En las muchas visitas que he hecho al Museo Canario he querido ver al doctor Chil y Naranjo con su levita y su brocha para limpiar cráneos entregado en el santuario en buscar la esencia de la cultura aborigen de la Isla. Entre esas paredes de siglos me he imaginado al médico y mecenas pasando consulta como lo hacían los galenos de antes, con ojo clínico. He sentido bajo las columnas del patio las voces graves de unas personas que se pasan entre ellas el último hallazgo. O que mantienen la vista fija, permanente, sobre las cuencas de los ojos de una momia descubierta en una cueva de Ayagaures, envuelta con atadura firme en capas y capas de pellejo... Pero lo que nunca me pasó por la cabeza es encontrar, cual objeto de una sibilina máquina del tiempo, a toda una consejera de Cultura del Gobierno de Canarias, con toda seguridad Inés Rojas, en desanimada tertulia con el ilustre y solemne prócer, hastiado, consumido y ojeroso por culpa de la desidia pública con el tesoro que había reunido a lo largo de su vida, y que dejó para la posteridad en una testamentaría para disfrute general y para engrandecer la cultura de sus conciudadanos, sumidos, por otra parte, en el analfabetismo puro y rudo, aparte de en una lacerante tasa de pobreza.

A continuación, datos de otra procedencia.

`src/rtl/cfg_reg_block_if.sv`:
```
// Request/response bus between the APB4 bridge and cfg_reg_block.
// Handshake: bus_req is valid for exactly one cycle per access and bus_ready answers it in that same cycle, so there is no backpressure.
interface cfg_reg_block_if #(
  parameter int ADDR_WIDTH = 5,
  parameter int DATA_WIDTH = 32
);
  logic                    bus_req;
  logic                    bus_req_is_wr;
  logic [ADDR_WIDTH-1:0]   bus_addr;
  logic [DATA_WIDTH-1:0]   bus_wr_data;
  logic [DATA_WIDTH/8-1:0] bus_wr_biten;
  logic                    bus_ready;
  logic                    bus_err;
  logic [DATA_WIDTH-1:0]   bus_rd_data;

  modport master (
    output bus_req, bus_req_is_wr, bus_addr, bus_wr_data, bus_wr_biten,
    input  bus_ready, bus_err, bus_rd_data
  );

  modport slave (
    input  bus_req, bus_req_is_wr, bus_addr, bus_wr_data, bus_wr_biten,
    output bus_ready, bus_err, bus_rd_data
  );
endinterface

```
`src/rtl/cfg_reg_block.sv`:
```
// Peripheral register block: ID, CTRL, W1C STATUS, SCRATCH and a prescaled compare timer with level irq.
// The timer (COMPARE, COUNT, CTRL timer bits, STATUS[8]) is built only when CFG_REG_BLOCK_TIMER_EN is defined.
module cfg_reg_block #(
  parameter int          ADDR_WIDTH = 5,
  parameter int          DATA_WIDTH = 32,
  parameter logic [31:0] ID_VALUE   = 32'hC0DE_0001
) (
  input  logic                  clk,
  input  logic                  rst,
  cfg_reg_block_if.slave        bus,
  input  logic [7:0]            hw_event,
  output logic [31:0]           ctrl_scratch,
  output logic                  irq
);
  localparam int IW = ADDR_WIDTH - 2;
  localparam logic [IW-1:0] IDX_ID      = IW'(0);
  localparam logic [IW-1:0] IDX_CTRL    = IW'(1);
  localparam logic [IW-1:0] IDX_STATUS  = IW'(2);
  localparam logic [IW-1:0] IDX_SCRATCH = IW'(3);
  localparam logic [IW-1:0] IDX_COMPARE = IW'(4);
  localparam logic [IW-1:0] IDX_COUNT   = IW'(5);

`ifdef CFG_REG_BLOCK_TIMER_EN
  localparam logic        HAS_TIMER  = 1'b1;
  localparam logic [31:0] CTRL_WMASK = 32'h0000_FF03;
`else
  localparam logic        HAS_TIMER  = 1'b0;
  localparam logic [31:0] CTRL_WMASK = 32'h0000_0002;
`endif

  logic [IW-1:0]         word_idx;
  logic                  wr_en, rd_en;
  logic                  sel_id, sel_ctrl, sel_status, sel_scratch, sel_compare, sel_count;
  logic                  mapped;
  logic [DATA_WIDTH-1:0] wmask;
  logic [DATA_WIDTH-1:0] rd_mux;
  logic [31:0]           ctrl_q, ctrl_d;
  logic [31:0]           scratch_q, scratch_d;
  logic [8:0]            status_q, status_d, status_clr;
  logic                  irq_q, irq_d;
  logic                  tmr_match;
  logic [31:0]           count_rd, compare_rd;
  logic                  unused_addr;

  assign word_idx    = bus.bus_addr[ADDR_WIDTH-1:2];
  assign unused_addr = ^bus.bus_addr[1:0];
  assign wr_en       = bus.bus_req &&  bus.bus_req_is_wr;
  assign rd_en       = bus.bus_req && !bus.bus_req_is_wr;

  assign sel_id      = (word_idx == IDX_ID);
  assign sel_ctrl    = (word_idx == IDX_CTRL);
  assign sel_status  = (word_idx == IDX_STATUS);
  assign sel_scratch = (word_idx == IDX_SCRATCH);
  assign sel_compare = (word_idx == IDX_COMPARE);
  assign sel_count   = (word_idx == IDX_COUNT);
  assign mapped      = sel_id | sel_ctrl | sel_status | sel_scratch |
                       (HAS_TIMER & (sel_compare | sel_count));

  assign bus.bus_ready = bus.bus_req;
  assign bus.bus_err   = bus.bus_req && (!mapped || (bus.bus_req_is_wr && sel_id));

  always_comb begin
    wmask = '0;
    for (int i = 0; i < DATA_WIDTH/8; i++) begin
      wmask[8*i +: 8] = {8{bus.bus_wr_biten[i]}};
    end
  end

  always_comb begin
    ctrl_d     = ctrl_q;
    scratch_d  = scratch_q;
    status_clr = '0;
    if (wr_en && sel_ctrl) begin
      ctrl_d = (ctrl_q & ~(wmask & CTRL_WMASK)) | (bus.bus_wr_data & wmask & CTRL_WMASK);
    end
    if (wr_en && sel_scratch) begin
      scratch_d = (scratch_q & ~wmask) | (bus.bus_wr_data & wmask);
    end
    if (wr_en && sel_status) begin
      status_clr = bus.bus_wr_data[8:0] & wmask[8:0];
    end
    // Set terms are OR-ed after the clear so a same-cycle event beats a W1C.
    status_d = (status_q & ~status_clr) | {tmr_match, hw_event};
    irq_d    = ctrl_q[1] && (|status_q);
  end

  always_ff @(posedge clk) begin
    if (rst) begin
      ctrl_q    <= '0;
      scratch_q <= '0;
      status_q  <= '0;
      irq_q     <= 1'b0;
    end else begin
      ctrl_q    <= ctrl_d;
      scratch_q <= scratch_d;
      status_q  <= status_d;
      irq_q     <= irq_d;
    end
  end

`ifdef CFG_REG_BLOCK_TIMER_EN
  logic [7:0]  presc_q, presc_d;
  logic [31:0] count_q, count_d, compare_q, compare_d;
  logic        tick;

  always_comb begin
    tick      = ctrl_q[0] && (presc_q == ctrl_q[15:8]);
    tmr_match = tick && (count_q == compare_q);
    presc_d   = (!ctrl_q[0] || tick) ? 8'd0 : presc_q + 8'd1;
    count_d   = count_q;
    compare_d = compare_q;
    if (tick) begin
      count_d = tmr_match ? 32'd0 : count_q + 32'd1;
    end
    // A bus load of COUNT overrides whatever the tick would have done.
    if (wr_en && sel_count) begin
      count_d = (count_q & ~wmask) | (bus.bus_wr_data & wmask);
    end
    if (wr_en && sel_compare) begin
      compare_d = (compare_q & ~wmask) | (bus.bus_wr_data & wmask);
    end
  end

  always_ff @(posedge clk) begin
    if (rst) begin
      presc_q   <= '0;
      count_q   <= '0;
      compare_q <= '0;
    end else begin
      presc_q   <= presc_d;
      count_q   <= count_d;
      compare_q <= compare_d;
    end
  end

  assign count_rd   = count_q;
  assign compare_rd = compare_q;
`else
  assign tmr_match  = 1'b0;
  assign count_rd   = '0;
  assign compare_rd = '0;
`endif

  always_comb begin
    rd_mux = '0;
    if (sel_id)           rd_mux = ID_VALUE;
    else if (sel_ctrl)    rd_mux = ctrl_q;
    else if (sel_status)  rd_mux = {23'd0, status_q};
    else if (sel_scratch) rd_mux = scratch_q;
    else if (sel_compare) rd_mux = compare_rd;
    else if (sel_count)   rd_mux = count_rd;
  end

  assign bus.bus_rd_data = (rd_en && !rst) ? rd_mux : '0;
  assign ctrl_scratch    = scratch_q;
  assign irq             = irq_q;
endmodule
```
`src/flat_wrapper.sv`:
```
// flat-port wrapper written by rule: the top's interface ports become plain ports
module cfg_reg_block_flat 
#(
  parameter int          ADDR_WIDTH = 5,
  parameter int          DATA_WIDTH = 32,
  parameter logic [31:0] ID_VALUE   = 32'hC0DE_0001
)
  (clk, rst, hw_event, ctrl_scratch, irq, bus_bus_req, bus_bus_req_is_wr, bus_bus_addr, bus_bus_wr_data, bus_bus_wr_biten, bus_bus_ready, bus_bus_err, bus_bus_rd_data);
  cfg_reg_block_if #(.ADDR_WIDTH(ADDR_WIDTH), .DATA_WIDTH(DATA_WIDTH)) bus_i ();
  input  logic clk;
  input  logic rst;
  input  logic [7:0] hw_event;
  output logic [31:0] ctrl_scratch;
  output logic irq;
  input wire logic [$bits(bus_i.bus_req)-1:0] bus_bus_req;
  input wire logic [$bits(bus_i.bus_req_is_wr)-1:0] bus_bus_req_is_wr;
  input wire logic [$bits(bus_i.bus_addr)-1:0] bus_bus_addr;
  input wire logic [$bits(bus_i.bus_wr_data)-1:0] bus_bus_wr_data;
  input wire logic [$bits(bus_i.bus_wr_biten)-1:0] bus_bus_wr_biten;
  output wire logic [$bits(bus_i.bus_ready)-1:0] bus_bus_ready;
  output wire logic [$bits(bus_i.bus_err)-1:0] bus_bus_err;
  output wire logic [$bits(bus_i.bus_rd_data)-1:0] bus_bus_rd_data;
  assign bus_i.bus_req = bus_bus_req;
  assign bus_i.bus_req_is_wr = bus_bus_req_is_wr;
  assign bus_i.bus_addr = bus_bus_addr;
  assign bus_i.bus_wr_data = bus_bus_wr_data;
  assign bus_i.bus_wr_biten = bus_bus_wr_biten;
  assign bus_bus_ready = bus_i.bus_ready;
  assign bus_bus_err = bus_i.bus_err;
  assign bus_bus_rd_data = bus_i.bus_rd_data;
  cfg_reg_block #(.ADDR_WIDTH(ADDR_WIDTH), .DATA_WIDTH(DATA_WIDTH), .ID_VALUE(ID_VALUE)) u_core (.clk(clk), .rst(rst), .bus(bus_i), .hw_event(hw_event), .ctrl_scratch(ctrl_scratch), .irq(irq));
endmodule
```
`config.mk`:
```
export PLATFORM = sky130hd
export DESIGN_NAME = cfg_reg_block_flat
export DESIGN_NICKNAME = d
export VERILOG_FILES = /design/src/rtl/cfg_reg_block_if.sv /design/src/rtl/cfg_reg_block.sv /design/src/flat_wrapper.sv
export SDC_FILE = /design/constraint.sdc
export NUM_CORES = 1
export LEC_CHECK = 0
export ABC_CLOCK_PERIOD_IN_PS = 2160
export CAP_MARGIN = 20
export CORE_MARGIN = 5
export CORE_UTILIZATION = 25
export DETAILED_ROUTE_END_ITERATION = 12
export GPL_TIMING_DRIVEN = 0
export HOLD_SLACK_MARGIN = 0.02
export PLACE_DENSITY_LB_ADDON = 0.2
export SLEW_MARGIN = 10
export SYNTH_ARGS = -nofsm -noshare
export SYNTH_HDL_FRONTEND = slang
export SYNTH_SLANG_ARGS = --single-unit
```
`constraint.sdc`:
```
create_clock -name clk -period 2.16 [get_ports clk]
set_input_delay 0.432 -clock clk [delete_from_list [all_inputs] [get_ports clk]]
set_output_delay 0.432 -clock clk [all_outputs]
set_load 0.05 [all_outputs]
```
==> metrics.md <==
| Metric | Value |
|---|---|
| First DRT Iteration DRCs | `42` |
| Placement-stage worst setup slack | `-1.06 ns` |
| Clock buffer count from CTS | `5` |
| Sum of routed wire length over all layers | `7990 um` |
| Synthesized area | `0.00238 sq mm` |
| Highest clock rate | `0.476 GHz` |
| Total number of yosys warnings | `0` |
| Worst-case hold slack | `0.490 ns` |
| CTS tree | `done` |
| Internal | `1.19 mW` |
| Gate Count Post-Synth | `267` |
| Fraction of power consumed by sequential logic | `0.500` |
| Sw Share | `0.275` |
| Worst skew pair latency | `0.29 ns` |
| H-Tree Depth | `2` |
| Buffer type at the clock tree root | `sky130_fd_sc_hd__clkbuf_8` |
| Clock slew at the register clock pins of the worst setup and hold paths | `0.08 ns` |
| Antenna diode count | `0` |
| Slew at the pin closest to its max-slew limit | `0.632 ns` |
| Final critical path time including I/O delays and setup | `2.10 ns` |
| Number of input and output port buffers inserted | `115` |
| Final setup violation count | `0` |
| Critical Path Start Type | `primary input` |
| Mean area per synthesized cell | `8.91 sq um` |
| Kind of critical path | `primary input to output pin` |
| Area growth syn-to-layout | `65.4%` |
| Final number of max-transition violations | `0` |
| Total grt overflow | `0` |
| Flops & latches, synth | `43` |
| Total routing resource utilization after global routing | `0.135` |
| Iteration count of the initial detailed-routing pass | `4` |
| Endpoint arrival time on the critical path | `1.67 ns` |
| Post-route setup slack | `0.0602 ns` |
| Largest net degree at the start of global routing | `14` |
| Portion of total power attributed to combinational logic | `0.183` |
| Number of global-route vias before repair | `2290` |
| Post-route antenna net violation count | `0` |
| Post-Route Skew | `0.00164 ns` |
| Die Area | `0.0116 sq mm` |
| Reg-to-reg critical path startpoint | `u_core.status_q[3]` |
| Gp weighted congestion | `0.712` |
| Final number of hold-violating endpoints | `0` |
| Peak supply drop | `249 uV` |
| Floorplan die height | `108 um` |
| Part of the power in the clock network | `0.317` |
| Leakage power figure | `1.56 nW` |
| Maximum root-to-sink buffer count | `2` |
| Row count | `35` |
| Ports placed on the boundary | `120` |
| Core ar. | `0.00924 sq mm` |
| Number of antenna violations at the first check in global routing | `0` |
| Status | `complete, no violations` |
| Filler cells | `948` |
| Sequential area share after synthesis | `0.362` |
| Worst max-slew margin expressed relative to the limit | `0.578` |
| Syn_nets | `320` |
| Kind of capture point of the worst setup path | `output pin` |
| Number of vias per cell | `4.39` |
| Crit path max-delay cell type | `sky130_fd_sc_hd__clkdlybuf4s15_2` |
| P_sw | `451 uW` |
| Share of cells above drive strength 1 | `0.221` |
| Total power after layout | `1.64 mW` |
| First-pass GRT wire length | `12300 um` |
| Routed vias | `2319` |
| DRC viols | `0` |
| Critical-path cell list | `buf_2 > buf_2 > nand3_1 > a21oi_2 > clkdlybuf4s15_2` |
| CTS sink cnt | `43` |
| Critical path data required time | `1.73 ns` |
| Cell Pwr Density | `416 mW/mm^2` |
| Width of the die | `108 um` |
| Launching instance or port of the critical path | `bus_bus_addr[2]` |
| Wirelength per Cell | `15.1 um` |
| Largest fanout of any net on the critical path | `10` |
| Number of maximum-capacitance constraint violations | `0` |
| Library cells used by synthesis | `31` |
| Class of the worst hold path | `flop to flop` |
| Largest stage delay, worst path | `0.39 ns` |
| Share of the clock period used by the worst path | `0.972` |
| Estimated wirelength of the detail-placed design | `5910 um` |
| Most frequent CP cell | `sky130_fd_sc_hd__buf_2` |
| Starting density of the core | `0.258` |
| Post-layout nets | `451` |
final cells by class:
class                           count  area (sq um)  share of cell area
Clock buffer                        5          68.8              0.0175
Clock inverter                      3          15.0             0.00382
Inverter                            1          3.75            0.000954
Timing Repair Buffer              124          1220               0.309
Buffer                             21           148              0.0375
Tap cell                          129           161              0.0410
Multi-Input combinational cell    202          1460               0.371
Sequential cell                    43           861               0.219
through the flow:
stage | utilization | TNS [ns] | std cells | instance area (sq um)
global route | 0.426 | -0.00432 | 528 | 3940
global placement | 0.400 | -31.85 | 511 | 3700
floorplan | - | 0 | 267 | 2390
detailed placement | 0.400 | -32.03 | 511 | 3700
CTS | 0.420 | -0.121 | 528 | 3880
finish | 0.426 | 0 | 528 | 3940
path summary, 6_finish.rpt:
| check | endpoint | slack [ns] | cells past startpoint |
|---|---|---|---|
| max reg2reg | u_core.irq | 1.24 | 2 |
| min | flop | 0.49 | 2 |
| max | bus_bus_rd_data[0] | 0.06 | 5 |
| min reg2reg | flop | 0.49 | 2 |
cell usage in the layout (no fill, tap or decap), types with 2 or more instances in the layout:
master	instances
sky130_fd_sc_hd__a21o_1	9
sky130_fd_sc_hd__a21oi_2	2
sky130_fd_sc_hd__and2_1	13
sky130_fd_sc_hd__and2_4	2
sky130_fd_sc_hd__buf_2	7
sky130_fd_sc_hd__buf_4	17
sky130_fd_sc_hd__buf_6	29
sky130_fd_sc_hd__buf_8	2
sky130_fd_sc_hd__clkbuf_1	7
sky130_fd_sc_hd__clkbuf_2	3
sky130_fd_sc_hd__clkbuf_8	5
sky130_fd_sc_hd__clkdlybuf4s15_2	2
sky130_fd_sc_hd__clkdlybuf4s50_1	78
sky130_fd_sc_hd__clkinv_2	3
sky130_fd_sc_hd__dfxtp_1	43
sky130_fd_sc_hd__mux2i_1	32
sky130_fd_sc_hd__nand2_1	6
sky130_fd_sc_hd__nand2b_1	57
sky130_fd_sc_hd__nand3_1	2
sky130_fd_sc_hd__nor2_1	11
sky130_fd_sc_hd__nor2_2	7
sky130_fd_sc_hd__nor2_8	2
sky130_fd_sc_hd__nor2b_1	9
sky130_fd_sc_hd__nor3_1	9
sky130_fd_sc_hd__nor3b_1	2
sky130_fd_sc_hd__nor4_1	2
sky130_fd_sc_hd__nor4b_1	8
sky130_fd_sc_hd__o21ai_0	8
sky130_fd_sc_hd__o21ai_1	8
per-layer routing:
layer | track usage | wire length, um | vias up | share of wire
li1 | - | - | 1159 | -
met1 | 0.179 | 3690 | 1064 | 0.46
met2 | 0.218 | 3640 | 92 | 0.46
met3 | 0.0432 | 626 | 4 | 0.078
met4 | 0.0243 | 33 | 0 | 0.0041
met5 | 0 | 0 | - | 0
critical path, delay by kind of cell:
kind                   cells  cell delay, ns
buffers and inverters      3            0.93
AOI/OAI and AO/OA          1            0.16
and+or+nand+nor            1            0.14
power by group through the flow:
stage / Clock (mW) / Combinational [mW] / Sequential [mW]
2_1_floorplan: 0 / 0.129 / 0.850
3_3_place_gp: 0 / 0.287 / 0.838
3_5_place_dp: 0 / 0.289 / 0.838
4_1_cts: 0.539 / 0.297 / 0.820
5_1_grt: 0.568 / 0.324 / 0.822
6_report: 0.519 / 0.300 / 0.820
cell families after synthesis:
group,Yosys count,synth area share
buffers and inverters,22,0.0547
AND/OR/NAND/NOR,140,0.373
AO/OA/AOI/OAI,29,0.0710
flip-flops,43,0.362
multiplexers,33,0.139
Yosys cell counts:
cell / instances / area, sq um
sky130_fd_sc_hd__nor2_8: 2 / 40.0
sky130_fd_sc_hd__buf_6: 2 / 22.5
sky130_fd_sc_hd__nor3b_1: 2 / 15.0
sky130_fd_sc_hd__nand3_1: 2 / 10.0
sky130_fd_sc_hd__nor4b_1: 9 / 78.8
sky130_fd_sc_hd__inv_1: 1 / 3.75
sky130_fd_sc_hd__o21ai_0: 8 / 40.0
sky130_fd_sc_hd__nor3_1: 10 / 50.1
sky130_fd_sc_hd__clkbuf_1: 7 / 26.3
sky130_fd_sc_hd__nor4bb_1: 1 / 10.0
sky130_fd_sc_hd__and2_1: 15 / 93.8
sky130_fd_sc_hd__nand4_1: 1 / 6.26
sky130_fd_sc_hd__nor3_4: 1 / 16.3
sky130_fd_sc_hd__nand4b_4: 1 / 23.8
sky130_fd_sc_hd__nor2b_1: 9 / 56.3
sky130_fd_sc_hd__a31oi_1: 1 / 6.26
sky130_fd_sc_hd__or2_1: 1 / 6.26
sky130_fd_sc_hd__nand2b_1: 57 / 357
sky130_fd_sc_hd__o21ai_1: 8 / 40.0
sky130_fd_sc_hd__nor4_1: 2 / 12.5
sky130_fd_sc_hd__a21o_1: 9 / 67.6
sky130_fd_sc_hd__nand2_1: 7 / 26.3
sky130_fd_sc_hd__dfxtp_1: 43 / 861
sky130_fd_sc_hd__mux2_2: 1 / 11.3
sky130_fd_sc_hd__buf_2: 5 / 25.0
sky130_fd_sc_hd__nor2_1: 18 / 67.6
sky130_fd_sc_hd__a21oi_1: 3 / 15.0
sky130_fd_sc_hd__mux2i_1: 32 / 320
sky130_fd_sc_hd__nand3b_1: 1 / 7.51
sky130_fd_sc_hd__buf_4: 7 / 52.6
sky130_fd_sc_hd__nand4bb_1: 1 / 11.3
what timing repair did:
action / in CTS / in global routing
setup endpoints to repair: 34 / 31
gates resized for setup: 225 / 29
hold buffers: 0 / 0
buffers inserted: 7 / 0
cloned: 2 / 0
pin swaps: 3 / 11
No activity file was read; power rests on OpenSTA's default activity.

La responsable del Gobierno regional venía de Tenerife, de intervenir en el Parlamento con una defensa ante el PP de las negociaciones suyas con el doctor Chil, al que, según parece, le iba a aflojar unas perras para el equipamiento del edificio de la ampliación, aunque envuelto en una telaraña por la falta de fondos para estanterías, paneles, pantallas y otras tecnologías punta de conservación. Desde la altura del corredor interior pude observar la estéril charla, iluminada por el rostro escéptico del galeno y la verborrea inacabable de la consejera, sólo interrumpida cuando sorbía con deleite el café en una fina taza de porcelana inglesa. El doctor Chil, afectado por el reuma, agigantado por la humedad que se colaba calle arriba desde el mar, se tapaba las piernas con una pesada manta de lana. Su silencio perturbaba a Inés Rojas, tanto que ella se entretenía mirando los objetos del escritorio, las tijeras con empuñadura de hueso, una lupa tremenda con un mango peludo, un cenicero con forma de pata de mamífero, unos anteojos redondos con montura de plata, un estuche de piel muy usado... Y sobre todo quería ver (ya lo había olido hasta la saciedad) el intenso olor que le entraba por la nariz, producto de unas hierbas que su interlocutor quemaba en un recipiente de latón. ¿Romero? ¿Eucaliptus? No se atrevía a preguntarle. Poco a poco, sin palabras en el ambiente, empezó a tener un sueño pesado, una modorra que la llevaba a través de cabezas desnudas, algunas con restos de pelos; pasillos y más pasillos con hombres vestidos con batas blancas.

La despertó el sonido de una campanilla y una voz: "La espera Diego López, el gerente del Museo Canario"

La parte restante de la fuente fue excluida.